¿Te has puesto a pensar que nada sucede sin decisiones previas? Las decisiones son muy importantes en la vida y debemos invertir más tiempo en consultar antes de tomar una decisión. Casi siempre se hace lo opuesto. Miles de personas invierten mucho dinero en psicólogos, abogados, consejeros, programas, porque tomaron una decisión equivocada y están viviendo las consecuencias de esa decisión. Las cárceles están llenas de personas que tomaron decisiones y dedicarán una gran parte de su vida a pensar en lo que hicieron. Pero no debe ser así. El tiempo de inversión debe ser antes de tomar una decisión. Si vas a invertir dinero en corregir un error ya cometido, ¿porqué no invertirlo en consultores, libros, seminarios, para evitar cometer un error? No lo sé, es un misterio.

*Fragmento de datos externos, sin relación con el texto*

pepper:
// Sine_wave
module Sine_wave
    #(
        parameter DATA_WIDTH    = 12,
        parameter ANGLE_WIDTH   = 16
    )(
    input                       clk,
    input                       reset,
    input                       ce,
    input  [DATA_WIDTH:0]       ampl,  
    input  [ANGLE_WIDTH-1:0]    step,  
    output [DATA_WIDTH:0]    sin_wave,
    output [DATA_WIDTH:0]    cos_wave   
);
localparam  MID_LVL = 2 << (DATA_WIDTH-1);
localparam angle_90 = 51315; 
wire signed [DATA_WIDTH:0] Xo_cordic, Yo_cordic;
reg [ANGLE_WIDTH-1:0] angle ;
wire [1:0] quarter;
localparam QUARTER_1 = 0;
localparam QUARTER_2 = 1;
localparam QUARTER_3 = 2;
localparam QUARTER_4 = 3;
reg [2:0] state;
cordic # (
    .DATA_WIDTH    (DATA_WIDTH),
    .ANGLE_WIDTH   (ANGLE_WIDTH)
    ) cordic ( 
    .clk        ( clk), 
    .rst        ( reset      ),
    .x_i        ( ampl       ), 
    .quarter_in ( state      ),
    .theta_i    ( angle      ),
    .x_o        ( Xo_cordic  ), 
    .y_o        ( Yo_cordic  ),
    .quarter_out( quarter    )
);
assign sin_wave = (quarter == QUARTER_1) | (quarter == QUARTER_2) ? MID_LVL + Yo_cordic : MID_LVL -Yo_cordic;
assign cos_wave = (quarter == QUARTER_1) | (quarter == QUARTER_4) ? MID_LVL + Xo_cordic : MID_LVL -Xo_cordic;
always@(posedge clk)begin
    if (!ce) begin
    end else if (reset) begin
        state <= QUARTER_1;
        angle <= 0;
    end else begin
        case (state)
            QUARTER_1: begin
  ...
Size: about 7400 cells after synthesis, about 720 flip-flops, roughly 58 I/O pins.
Settings: LEC_CHECK=0, ABC_AREA=1, CAP_MARGIN=20, CELL_PAD_IN_SITES_DETAIL_PLACEMENT=2, CELL_PAD_IN_SITES_GLOBAL_PLACEMENT=3, CORE_ASPECT_RATIO=0.99, CORE_MARGIN=2, CORE_UTILIZATION=40, CTS_CLUSTER_DIAMETER=179, GPL_ROUTABILITY_DRIVEN=0, GPL_TIMING_DRIVEN=0, PLACE_DENSITY_LB_ADDON=0.16, SLEW_MARGIN=30; clock period 3.53 ns.
run.sh (not shown) runs the stock make flow with config.mk's settings and CLKGATE_MAP_FILE=.
Input-level comparison between onyx and pepper:
diff --git a/flow/config.mk b/flow/config.mk
--- a/flow/config.mk
+++ b/flow/config.mk
@@ -9 +9 @@
-export CAP_MARGIN = 20
+export CAP_MARGIN = 5
@@ -11 +10,0 @@
-export CELL_PAD_IN_SITES_GLOBAL_PLACEMENT = 3
@@ -13 +12 @@
-export CORE_MARGIN = 2
+export CORE_MARGIN = 6
@@ -17 +15,0 @@
-export GPL_TIMING_DRIVEN = 0
==> comparison <==
pepper completed end to end with timing, DRC and antenna clean.
onyx got as far as global routing (5_1_grt), where a tool error ended the run.
Horizontal die dimension is higher on onyx
Re area after synthesis: no difference whatsoever between pepper and onyx.
Diff pepper -> onyx: setup fix buffers added after clock tree synthesis grew by 22, number of enable flip-flop cells held steady.
> inputs changed (onyx -> ember)
==> flow/config.mk <==
export PLATFORM = sky130hd
export DESIGN_NAME = Sine_wave
export DESIGN_NICKNAME = Sine_wave
export VERILOG_FILES = /design/flow/design.v
export SDC_FILE = /design/flow/constraint.sdc
export NUM_CORES = 4
export LEC_CHECK = 0
export CAP_MARGIN = 20
export CORE_MARGIN = 2
export CORE_UTILIZATION = 40
export HOLD_SLACK_MARGIN = 0.3
export SETUP_SLACK_MARGIN = 0.09
export SLEW_MARGIN = 20
==> flow/constraint.sdc <==
create_clock -name core_clock -period 5.0 [get_ports {clk}]
set_input_delay 1.0000 -clock core_clock [delete_from_list [all_inputs] [get_ports {clk}]]
set_output_delay 1.0000 -clock core_clock [all_outputs]
set_load 0.01 [all_outputs]
--- outcome ---
Initial core utilization was lower in ember than in onyx.
Taking onyx as the reference, in ember placeable core area went down by about 3%, adder and majority cell fraction of the synthesized area higher, placed wire-length estimate down 59%, vertical extent of the die now smaller.
Against onyx, ember reports a multiplexer share of the synthesized area that is higher.
Looking at the reports, ember completed the entire flow and the layout it produced met the timing, DRC and antenna checks.
Relative to onyx, the distinct cell type count of the synthesized netlist of ember is higher by about 70%.
ember vs onyx on yosys stat chip area: ember is the lower one.
[compare] base=onyx new=ember: total die size decreased by 11000 µm² relative to the old numbers; post-synthesis instance area dropped about 4%; xor/xnor cell area share of the yosys netlist +8.4 points.
--- input diff ember..juniper ---
diff --git a/flow/config.mk b/flow/config.mk
--- a/flow/config.mk
+++ b/flow/config.mk
@@ -7,0 +8 @@
+export ABC_AREA = 1
@@ -10,3 +11,3 @@
-export CORE_UTILIZATION = 40
-export HOLD_SLACK_MARGIN = 0.3
-export SETUP_SLACK_MARGIN = 0.09
+export CORE_UTILIZATION = 71
+export PLACE_DENSITY = 0.62
+export SETUP_SLACK_MARGIN = -0.01
==> flow/constraint.sdc <==
create_clock -name core_clock -period 3.19 [get_ports {clk}]
set_input_delay 0.6380 -clock core_clock [delete_from_list [all_inputs] [get_ports {clk}]]
set_output_delay 0.6380 -clock core_clock [all_outputs]
set_load 0.01 [all_outputs]
--- outcome ---
Between juniper and ember, number of signal-net buffers in the layout is higher for juniper, ember comes in under that.
Relative to ember, register-to-register setup slack decreased by 0.64 ns in juniper.
Total number of vias was higher in juniper than in ember.
Number of global-route vias before repair sits higher in juniper than in ember.
The final reports for juniper and ember show sequential share of layout area lower in the former.
juniper against ember; count of clock-buffer cells in the layout is down by a few percent.
juniper vs ember, cell type of the slowest stage on the worst timing path: sky130_fd_sc_hd__clkdlybuf4s50_1 vs sky130_fd_sc_hd__o41a_1
juniper vs ember — total wire length after detailed routing climbed by more than a quarter
Per the comparison of juniper with ember, number of logic gates moved up; number of well-tap cells placed has decreased.
juniper reports its worst setup path category as flop to primary output while ember reports flop to flop.

* * *

## run A
Starting RTL as in the previous note.
## Sine_wave
module Sine_wave
    #(
        parameter DATA_WIDTH    = 12,
        parameter ANGLE_WIDTH   = 16
    )(
    input                       clk,
    input                       reset,
    input                       ce,
    input  [DATA_WIDTH:0]       ampl,  
    input  [ANGLE_WIDTH-1:0]    step,  
    output [DATA_WIDTH:0]    sin_wave,
    output [DATA_WIDTH:0]    cos_wave   
);
localparam  MID_LVL = 2 << (DATA_WIDTH-1);
localparam angle_90 = 51315; 
wire signed [DATA_WIDTH:0] Xo_cordic, Yo_cordic;
reg [ANGLE_WIDTH-1:0] angle ;
wire [1:0] quarter;
localparam QUARTER_1 = 0;
localparam QUARTER_2 = 1;
localparam QUARTER_3 = 2;
localparam QUARTER_4 = 3;
reg [2:0] state;
cordic # (
    .DATA_WIDTH    (DATA_WIDTH),
    .ANGLE_WIDTH   (ANGLE_WIDTH)
    ) cordic ( 
    .clk        ( clk), 
    .rst        ( reset      ),
    .x_i        ( ampl       ), 
    .quarter_in ( state      ),
    .theta_i    ( angle      ),
    .x_o        ( Xo_cordic  ), 
    .y_o        ( Yo_cordic  ),
    .quarter_out( quarter    )
);
assign sin_wave = (quarter == QUARTER_1) | (quarter == QUARTER_2) ? MID_LVL + Yo_cordic : MID_LVL -Yo_cordic;
assign cos_wave = (quarter == QUARTER_1) | (quarter == QUARTER_4) ? MID_LVL + Xo_cordic : MID_LVL -Xo_cordic;
  ...
Settings: LEC_CHECK=0, CAP_MARGIN=20, CORE_ASPECT_RATIO=0.5, CORE_MARGIN=2, CORE_UTILIZATION=72, CTS_CLUSTER_DIAMETER=337, CTS_CLUSTER_SIZE=48, MAX_ROUTING_LAYER=met4, PLACE_DENSITY_LB_ADDON=0.0, SETUP_SLACK_MARGIN=0.68, SLEW_MARGIN=20, TNS_END_PERCENT=5; clock period 2.42 ns.
In the summary table, run A is marked failed, with error DPL-0033 raised in clock tree synthesis.
Changes in run B relative to run A:
# run A
export LEC_CHECK = 0
export CAP_MARGIN = 20
export CORE_ASPECT_RATIO = 0.5
export CORE_MARGIN = 2
export CORE_UTILIZATION = 72
export CTS_CLUSTER_DIAMETER = 337
export CTS_CLUSTER_SIZE = 48
export MAX_ROUTING_LAYER = met4
export PLACE_DENSITY_LB_ADDON = 0.0
export SETUP_SLACK_MARGIN = 0.68
export SLEW_MARGIN = 20
export TNS_END_PERCENT = 5
create_clock -name core_clock -period 2.42 [get_ports {clk}]
# run B
export LEC_CHECK = 0
export CAP_MARGIN = 20
export CORE_MARGIN = 2
export CORE_UTILIZATION = 65
export SLEW_MARGIN = 20
create_clock -name core_clock -period 2.34 [get_ports {clk}]
==> comparison <==
- Tool error DPL-0038 stopped run B during clock tree synthesis; no final results.
- There was hardly any difference in post-synthesis sequential area ratio between run B and run A.
- Horizontal die dimension (higher): run A
- From run A to run B, average instance area after synthesis did not move at all.
- The overall chip area in run B is 1.10 times that in run A.
- Diff run B and run A: number of rows in the core area higher in run B
- Run B vs. run A: instance count after placement with tap cells included went up by about 1.8%.
- Re synthesized area: no difference whatsoever between run A and run B.
- [compare] base=run A new=run B: number of standard cells after synthesis did not really move; overall die height now larger; global placer's final weighted congestion went down.
For run C, these inputs were changed with respect to run B:
# run B
export LEC_CHECK = 0
export CAP_MARGIN = 20
export CORE_MARGIN = 2
export CORE_UTILIZATION = 65
export SLEW_MARGIN = 20
create_clock -name core_clock -period 2.34 [get_ports {clk}]
# run C
export LEC_CHECK = 0
export CAP_MARGIN = 20
export CORE_MARGIN = 2
export CORE_UTILIZATION = 70
export SETUP_SLACK_MARGIN = -0.29
export SLEW_MARGIN = 20
create_clock -name core_clock -period 2.94 [get_ports {clk}]
--- outcome ---
- Run C never completed, since it errored out during global routing.
- Looking at core box area across run C and run B, the one that comes out higher is run B.
- The higher worst slack at placement of run C and run B is in run C.
- Summary: with run B as the reference, number of placed instances, taps included in run C moved down by a few percent.
#### Input delta (run D over run C)
# run C
export LEC_CHECK = 0
export CAP_MARGIN = 20
export CORE_MARGIN = 2
export CORE_UTILIZATION = 70
export SETUP_SLACK_MARGIN = -0.29
export SLEW_MARGIN = 20
create_clock -name core_clock -period 2.94 [get_ports {clk}]
# run D
export LEC_CHECK = 0
export CAP_MARGIN = 20
export CORE_MARGIN = 2
export CORE_UTILIZATION = 40
export SLEW_MARGIN = 20
create_clock -name core_clock -period 3.1 [get_ports {clk}]
Results
NOTE routability congestion estimate run C->run D decreased by a little under 10%. There was hardly any difference in number of register bits inferred by synthesis between run D and run C. On sequential-to-total area share from yosys stat, run D tracks run C almost exactly. Against run C, number of post-CTS setup repair buffers in run D rose by more than 10%. [run D] flow finished | final checks: failed | reasons: negative setup slack. Starting utilization of the core area was lower in the run labelled run D. Taking run C as 1.0, run D lands at 1.10 on number of CTS-inserted buffers. Re post-placement worst setup slack: run D and run C aren't equal, and the lower value belongs to run C. Die width went up by more than a quarter going from run C to run D. Run D — placed standard-cell area about 1.8% lower, run C as reference. Run D vs. run C: die footprint climbed 53000 um^2; post-synthesis mux area share saw little to no change.
Input-level comparison between run E and run D:
# run D
export LEC_CHECK = 0
export CAP_MARGIN = 20
export CORE_MARGIN = 2
export CORE_UTILIZATION = 40
export SLEW_MARGIN = 20
create_clock -name core_clock -period 3.1 [get_ports {clk}]
# run E
export LEC_CHECK = 0
export CAP_MARGIN = 20
export CORE_MARGIN = 2
export CORE_UTILIZATION = 72
export CTS_CLUSTER_DIAMETER = 53
export SETUP_SLACK_MARGIN = -0.07
export SLEW_MARGIN = 20
create_clock -name core_clock -period 3.39 [get_ports {clk}]
==> results <==
Run E completed end to end; final checks failed (negative setup slack).
From run E to run D, post-detailed-route DRC marker count did not move at all.
Compared with run D, in run E routed wire length fell by about 0.9%, final-report hold violation count stayed essentially flat, utilization rose by 30 points, data required time at the worst endpoint rose by 0.27 ns, core utilization at floorplan rose by 33 points.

Tenemos un buen dicho en nuestra cultura. ¿Un buen dicho? Más bien un mal dicho, que caracteriza nuestra naturaleza. Lo repetimos vez tras vez, generación tras generación y quisiera pensar que tú, mi querido lector, prefieres detener el ciclo de tal dicho y hacer un cambio radical. El dicho famoso es “echando a perder se aprende”. ¡Ah caray! No sé quién fue el inteligente que pensó en esta frase, pero son miles quienes la recitan, que la practican y que viven bajo esa gran influencia. ¡Qué terrible!, pero hoy puede ser el día para cambiar el rumbo.

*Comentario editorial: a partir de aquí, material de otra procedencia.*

// mult
module mult(	input clock, reset, nuke, 
		input [63:0] mcand, mplier,
		input start,
		output [63:0] product,
		output done
	   );
Settings: LEC_CHECK=0, ABC_AREA=1, CAP_MARGIN=20, CORE_ASPECT_RATIO=0.5, CORE_MARGIN=2, CORE_UTILIZATION=72, CTS_CLUSTER_DIAMETER=397, CTS_CLUSTER_SIZE=100, PLACE_DENSITY=0.38, SLEW_MARGIN=20; clock period 4.39 ns.
run.sh (not shown) runs the stock make flow with config.mk's settings and CLKGATE_MAP_FILE=.
The first run did not get past global routing.
==> next run, changes <==
==> flow/config.mk (replaced) <==
export PLATFORM = sky130hd
export DESIGN_NAME = mult
export DESIGN_NICKNAME = mult
export VERILOG_FILES = /design/flow/design.v
export SDC_FILE = /design/flow/constraint.sdc
export NUM_CORES = 4
export LEC_CHECK = 0
export CAP_MARGIN = 30
export CORE_MARGIN = 2
export CORE_UTILIZATION = 40
export SETUP_SLACK_MARGIN = 0.36
export SLEW_MARGIN = 20
==> flow/constraint.sdc (replaced) <==
create_clock -name core_clock -period 7.0 [get_ports {clock}]
set_input_delay 1.4000 -clock core_clock [delete_from_list [all_inputs] [get_ports {clock}]]
set_output_delay 1.4000 -clock core_clock [all_outputs]
set_load 0.01 [all_outputs]
=> With this change the flow ran to the end with no violations. Synthesized cell count falls by 39%. Area after synthesis falls by 15%. Die area rises by 52%.
--- flow/constraint.sdc ---
create_clock -name core_clock -period 17.3 [get_ports {clk}]
set_input_delay 3.4600 -clock core_clock [delete_from_list [all_inputs] [get_ports {clk}]]
set_output_delay 3.4600 -clock core_clock [all_outputs]
set_load 0.01 [all_outputs]
--- flow/run.sh ---
#!/bin/bash
# the make line also repeats each setting of config.mk as NAME=value (left out here)
make -C /OpenROAD-flow-scripts/flow DESIGN_CONFIG=/design/flow/config.mk WORK_HOME=/design/flow/orfs CLKGATE_MAP_FILE= finish
--- flow/config.mk ---
export PLATFORM = sky130hd
export DESIGN_NAME = AProject2
export DESIGN_NICKNAME = AProject2
export VERILOG_FILES = /design/flow/design.v
export SDC_FILE = /design/flow/constraint.sdc
export NUM_CORES = 4
export LEC_CHECK = 0
export ABC_AREA = 1
export CAP_MARGIN = 35
export CELL_PAD_IN_SITES_DETAIL_PLACEMENT = 1
export CELL_PAD_IN_SITES_GLOBAL_PLACEMENT = 3
export CORE_ASPECT_RATIO = 0.59
export CORE_MARGIN = 9
export CORE_UTILIZATION = 27
export GPL_ROUTABILITY_DRIVEN = 0
export PLACE_DENSITY_LB_ADDON = 0.19
export SLEW_MARGIN = 20
export TNS_END_PERCENT = 95
Design SimulatedDevice, start of the top module:
module SimulatedDevice(
    input[1:0] global_state,
    input sys_clk,
    input rx,
    output tx,
    input turn_left_signal,
    input turn_right_signal,
    input move_forward_signal,
    input move_backward_signal,
    input place_barrier_signal,
    input destroy_barrier_signal,
    input rst,
    input clutch,
    input throttle,
    input brake,
    input power_on,
    input power_off,
    output front_detector,
    output back_detector,
    output left_detector,
    output right_detector,
    output move_backward_light,
    output move_forward_light,
    output turn_left_light,
    output turn_right_light,
    output power_light,
    output reg [2:0] state_light,
    output reg [3:0] moving_light,
    output [7:0] seg1,
    output [7:0] seg2,
    output [7:0] an
    );
    wire power;
    reg [1:0] state;
    reg [3:0] moving_state;
    wire manual_power;
    wire [1:0] next_state1;
    wire [1:0] next_state2;
    wire [1:0] next_state3;
  ...
export LEC_CHECK = 0
export CAP_MARGIN = 30
export CELL_PAD_IN_SITES_DETAIL_PLACEMENT = 2
export CORE_ASPECT_RATIO = 0.9
export CORE_MARGIN = 2
export CORE_UTILIZATION = 67
export CTS_CLUSTER_SIZE = 100
export GPL_TIMING_DRIVEN = 1
export HOLD_SLACK_MARGIN = 0.09
export MAX_ROUTING_LAYER = met4
export MIN_ROUTING_LAYER = met2
export PLACE_DENSITY_LB_ADDON = 0.07
export SETUP_SLACK_MARGIN = 2.5
export SLEW_MARGIN = 0
create_clock -name core_clock -period 42.2 [get_ports {sys_clk}]
run.sh (not shown) runs the stock make flow with config.mk's settings and CLKGATE_MAP_FILE=.
The first run ended with an error in 3_5_place_dp.
Rerun with:
==> flow/config.mk (replaced) <==
export PLATFORM = sky130hd
export DESIGN_NAME = SimulatedDevice
export DESIGN_NICKNAME = SimulatedDevice
export VERILOG_FILES = /design/flow/design.v
export SDC_FILE = /design/flow/constraint.sdc
export NUM_CORES = 4
export LEC_CHECK = 0
export CAP_MARGIN = 20
export CORE_MARGIN = 2
export CORE_UTILIZATION = 66
export CTS_CLUSTER_SIZE = 80
export SLEW_MARGIN = 20
==> flow/constraint.sdc (replaced) <==
create_clock -name core_clock -period 15.1 [get_ports {sys_clk}]
set_input_delay 3.0200 -clock core_clock [delete_from_list [all_inputs] [get_ports {sys_clk}]]
set_output_delay 3.0200 -clock core_clock [all_outputs]
set_load 0.01 [all_outputs]
Now the flow completed and failed the layout checks on setup timing.
Die area is higher slightly.
Synthesized area is unchanged.
Synthesized cell count does not change.
Rerun with:
--- a/flow/config.mk
+++ b/flow/config.mk
@@ -6,7 +6,9 @@
 export NUM_CORES = 4
 export LEC_CHECK = 0
+export ABC_AREA = 1
 export CAP_MARGIN = 20
 export CORE_MARGIN = 2
-export CORE_UTILIZATION = 66
-export CTS_CLUSTER_SIZE = 80
+export CORE_UTILIZATION = 72
+export CTS_CLUSTER_DIAMETER = 361
+export PLACE_DENSITY = 0.42
 export SLEW_MARGIN = 20
==> flow/constraint.sdc (replaced) <==
create_clock -name core_clock -period 17.3 [get_ports {sys_clk}]
set_input_delay 3.4600 -clock core_clock [delete_from_list [all_inputs] [get_ports {sys_clk}]]
set_output_delay 3.4600 -clock core_clock [all_outputs]
set_load 0.01 [all_outputs]
Now the flow ran to the end with no violations.
Combinational power goes up by a little under a tenth.
Sequential share of layout area goes up by 5.3 points.
Via count goes down by about a fifth.
Sequential power goes down by roughly a tenth.
Total power goes down by roughly a tenth.
Register-to-register slack is better by 6.2 ns.
Routed wire length goes down by well over a third.
Global-route usage goes down by 7.3 points.
Setup slack is better by 5.3 ns.
Hold slack is worse by 0.0062 ns.


SimulatedDevice again, from the RTL that the note above started with.
make LEC_CHECK=0 CAP_MARGIN=30 CELL_PAD_IN_SITES_DETAIL_PLACEMENT=2 CORE_ASPECT_RATIO=0.9 CORE_MARGIN=2 CORE_UTILIZATION=67 CTS_CLUSTER_SIZE=100 GPL_TIMING_DRIVEN=1 HOLD_SLACK_MARGIN=0.09 MAX_ROUTING_LAYER=met5 PLACE_DENSITY_LB_ADDON=0.07 SETUP_SLACK_MARGIN=2.5 SLEW_MARGIN=0 finish   # period 42.2 ns
The first run ended with an error in 3_5_place_dp (DPL-0033).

No debemos aprender echando a perder. Eso es un atajo al fracaso, al hospital, a las cortes y a la tumba. Consultando, leyendo, educándonos, se aprende. Aprendemos para tomar buenas decisiones. Tomamos buenas decisiones para dejar huellas a las siguientes generaciones. ¡Es nuestra obligación!
Hoy eres el resultado de las decisiones que tomaste ayer. Mañana serás el resultado de las decisiones que tomes hoy. No podemos culpar a nadie por el tipo de vida que vivimos. Debemos tener responsabilidad de nuestros actos y darnos cuenta de que nuestras decisiones nos han llevado a donde estamos. No puedes controlar lo que la gente te haga, pero sí puedes responder en lugar de reaccionar. Puedes avanzar en lugar de quedarte estancado. Puedes perdonar en lugar de juzgar. Puedes olvidar en lugar de amargarte. Puedes amar en lugar de odiar. Puedes creer en lugar de dudar. ¿Ves? Lo que te hicieron o la circunstancia que viviste fue dura, pero tu decisión después es lo que determina tu futuro.

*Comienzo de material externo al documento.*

==> lagoon: inputs <==
Design tpumac, start of the top module:
module tpumac
 #(parameter BITS_AB=8,
   parameter BITS_C=16)
  (
   input clk, rst_n, WrEn, en,
   input signed [BITS_AB-1:0] Ain,
   input signed [BITS_AB-1:0] Bin,
   input signed [BITS_C-1:0] Cin,
   output reg signed [BITS_AB-1:0] Aout,
   output reg signed [BITS_AB-1:0] Bout,
   output reg signed [BITS_C-1:0] Cout
  );
==> flow/config.mk <==
export PLATFORM = sky130hd
export DESIGN_NAME = tpumac
export DESIGN_NICKNAME = tpumac
export VERILOG_FILES = /design/flow/design.v
export SDC_FILE = /design/flow/constraint.sdc
export NUM_CORES = 4
export LEC_CHECK = 0
export ABC_AREA = 1
export CAP_MARGIN = 20
export CELL_PAD_IN_SITES_GLOBAL_PLACEMENT = 1
export CORE_ASPECT_RATIO = 0.52
export CORE_MARGIN = 10
export CORE_UTILIZATION = 40
export CTS_CLUSTER_DIAMETER = 124
export CTS_CLUSTER_SIZE = 34
export GPL_ROUTABILITY_DRIVEN = 1
export HOLD_SLACK_MARGIN = 0.19
export PLACE_DENSITY_LB_ADDON = 0.12
export SLEW_MARGIN = 20
export TNS_END_PERCENT = 60
==> flow/constraint.sdc <==
create_clock -name core_clock -period 6.01 [get_ports {clk}]
set_input_delay 1.2020 -clock core_clock [delete_from_list [all_inputs] [get_ports {clk}]]
set_output_delay 1.2020 -clock core_clock [all_outputs]
set_load 0.01 [all_outputs]
run.sh (not shown) runs the stock make flow with config.mk's settings and CLKGATE_MAP_FILE=.
==> inputs of fjord, as changes to lagoon <==
- CELL_PAD_IN_SITES_GLOBAL_PLACEMENT: 1 -> unset
- CORE_ASPECT_RATIO: 0.52 -> unset
- CORE_MARGIN: 10 -> 2
- CORE_UTILIZATION: 40 -> 72
- CTS_CLUSTER_DIAMETER: 124 -> 27
- CTS_CLUSTER_SIZE: 34 -> unset
- GPL_ROUTABILITY_DRIVEN: 1 -> unset
- HOLD_SLACK_MARGIN: 0.19 -> unset
- PLACE_DENSITY_LB_ADDON: 0.12 -> 0.19
- TNS_END_PERCENT: 60 -> unset
==> flow/constraint.sdc (replaced) <==
create_clock -name core_clock -period 4.95 [get_ports {clk}]
set_input_delay 0.9900 -clock core_clock [delete_from_list [all_inputs] [get_ports {clk}]]
set_output_delay 0.9900 -clock core_clock [all_outputs]
set_load 0.01 [all_outputs]
==> inputs of delta, as changes to lagoon <==
- CELL_PAD_IN_SITES_GLOBAL_PLACEMENT: 1 -> unset
- CORE_ASPECT_RATIO: 0.52 -> unset
- CORE_MARGIN: 10 -> 2
- CTS_CLUSTER_DIAMETER: 124 -> unset
- CTS_CLUSTER_SIZE: 34 -> unset
- GPL_ROUTABILITY_DRIVEN: 1 -> 0
- HOLD_SLACK_MARGIN: 0.19 -> unset
- PLACE_DENSITY_LB_ADDON: 0.12 -> unset
- TNS_END_PERCENT: 60 -> 65
==> flow/constraint.sdc (replaced) <==
create_clock -name core_clock -period 5.2 [get_ports {clk}]
set_input_delay 1.0400 -clock core_clock [delete_from_list [all_inputs] [get_ports {clk}]]
set_output_delay 1.0400 -clock core_clock [all_outputs]
set_load 0.01 [all_outputs]
==> notes <==
delta completed with no timing, DRC or antenna violations. lagoon ran to the end with no violations. fjord failed in clock tree synthesis (4_1_cts) with DPL-0033. Between lagoon and delta, the lower cell area is in lagoon (gap about 2.6%, measured against delta). Against delta, the critical path depth of lagoon is higher by 1. Between fjord and delta, the lower die size is in fjord (gap about 43%, measured against delta). Against delta, the via count of lagoon is smaller by 1.9%. In clock-buffer cell count, delta and lagoon do not differ. In flip-flop count, delta and lagoon do not differ. Register-to-register slack: delta is worse than lagoon (600 ps).
==> fjord <==
// mac_demo
module mac_demo(input    clk, 
           input    reset, 
           input    ena,
   	   input    signed [16-1 : 0] k,
           input    signed [16-1 : 0] x,   
           output   signed [2 * 16 - 1 : 0] acc_out
          ) ;
           wire     signed [2 * 16 - 1 : 0] p ;
           wire     signed [2 * 16 - 1 : 0] acc_in ;
   multiplier  #(.width(16)) mult_0(.multiplicand(k),
                                          .multiplier(x),
                       			  .product(p)
                			  ) ;
   adder     #(.width(2*16)) add_0(.a(p),
                			 .b(acc_out),
                			 .sum(acc_in)
               				) ;
   accumulator  #(.width(2*16))  acc_0(.clk(clk),
                   			     .reset(reset),
                   			     .ena(ena),
                   			     .acc_in(acc_in),
                   			     .acc_out(acc_out)
                   			) ;
endmodule
==> flow/config.mk <==
export PLATFORM = sky130hd
export DESIGN_NAME = mac_demo
export DESIGN_NICKNAME = mac_demo
export VERILOG_FILES = /design/flow/design.v
export SDC_FILE = /design/flow/constraint.sdc
export NUM_CORES = 4
export LEC_CHECK = 0
export CAP_MARGIN = 20
export CORE_MARGIN = 2
export CORE_UTILIZATION = 72
export CTS_CLUSTER_DIAMETER = 36
export CTS_CLUSTER_SIZE = 50
export HOLD_SLACK_MARGIN = -0.09
export PLACE_DENSITY = 0.35
export SLEW_MARGIN = 20
==> flow/constraint.sdc <==
create_clock -name core_clock -period 6.58 [get_ports {clk}]
set_input_delay 1.3160 -clock core_clock [delete_from_list [all_inputs] [get_ports {clk}]]
set_output_delay 1.3160 -clock core_clock [all_outputs]
set_load 0.01 [all_outputs]
run.sh (not shown) runs the stock make flow with config.mk's settings and CLKGATE_MAP_FILE=.
==> tundra (differences from fjord) <==
CORE_UTILIZATION = 68   (was 72)
CTS_CLUSTER_DIAMETER = 42   (was 36)
CTS_CLUSTER_SIZE = not set   (was 50)
HOLD_SLACK_MARGIN = not set   (was -0.09)
PLACE_DENSITY = not set   (was 0.35)
==> flow/constraint.sdc (replaced) <==
create_clock -name core_clock -period 6.45 [get_ports {clk}]
set_input_delay 1.2900 -clock core_clock [delete_from_list [all_inputs] [get_ports {clk}]]
set_output_delay 1.2900 -clock core_clock [all_outputs]
set_load 0.01 [all_outputs]
==> comparison table <==
quantity                                                                              tundra                       fjord
Status                                                            complete, but fails checks  complete, but fails checks
Layout check failures                                                   negative setup slack        negative setup slack
Met1 Use GR                                                                            43.8%                       47.9%
DIE WIDTH                                                                             137 um                      133 um
Comb/total area                                                                        69.5%                       69.5%
Via density                                                                             5.66                        6.28
Delay contributed by the slowest stage of the critical path                          0.57 ns                     0.55 ns
Detailed-routing iteration count for the pre-antenna-repair pass                           7                           9
Setup Buffers After CTS                                                                   23                          28
Data required, critical path                                                         6.62 ns                     6.81 ns
Rel. slew slack                                                                        49.2%                       52.1%
Hold Path Sink                                                              acc_0.acc_out[4]           acc_0.acc_out[25]
Well Taps                                                                                225                         220
Fin nets                                                                                1954                        1963
Slew at the pin closest to its max-slew limit                                       0.762 ns                    0.718 ns
Signal buffers share of area                                                           14.9%                       15.1%
Crit path from                                                                          x[3]                        x[2]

La decisión más importante de tu vida es “dejar de vivir
sin Dios”. A partir de esa decisión, ya nunca decides nada solo. Nunca más estarás solo. Cuando tomas la Biblia en tus manos para consultarla y llevar a cabo lo que dice, Dios te toma en las suyas. Esa es la vida de un verdadero creyente. Toma en cuenta los Principios Bíblicos para tomar las decisiones correctas en la vida. No vivas más sin Dios. El resto de tu vida será lo mejor de tu vida. Busca una Biblia urgentemente y sigue los pasos que te indique en Romanos 10:9. ¡Decide esto hoy!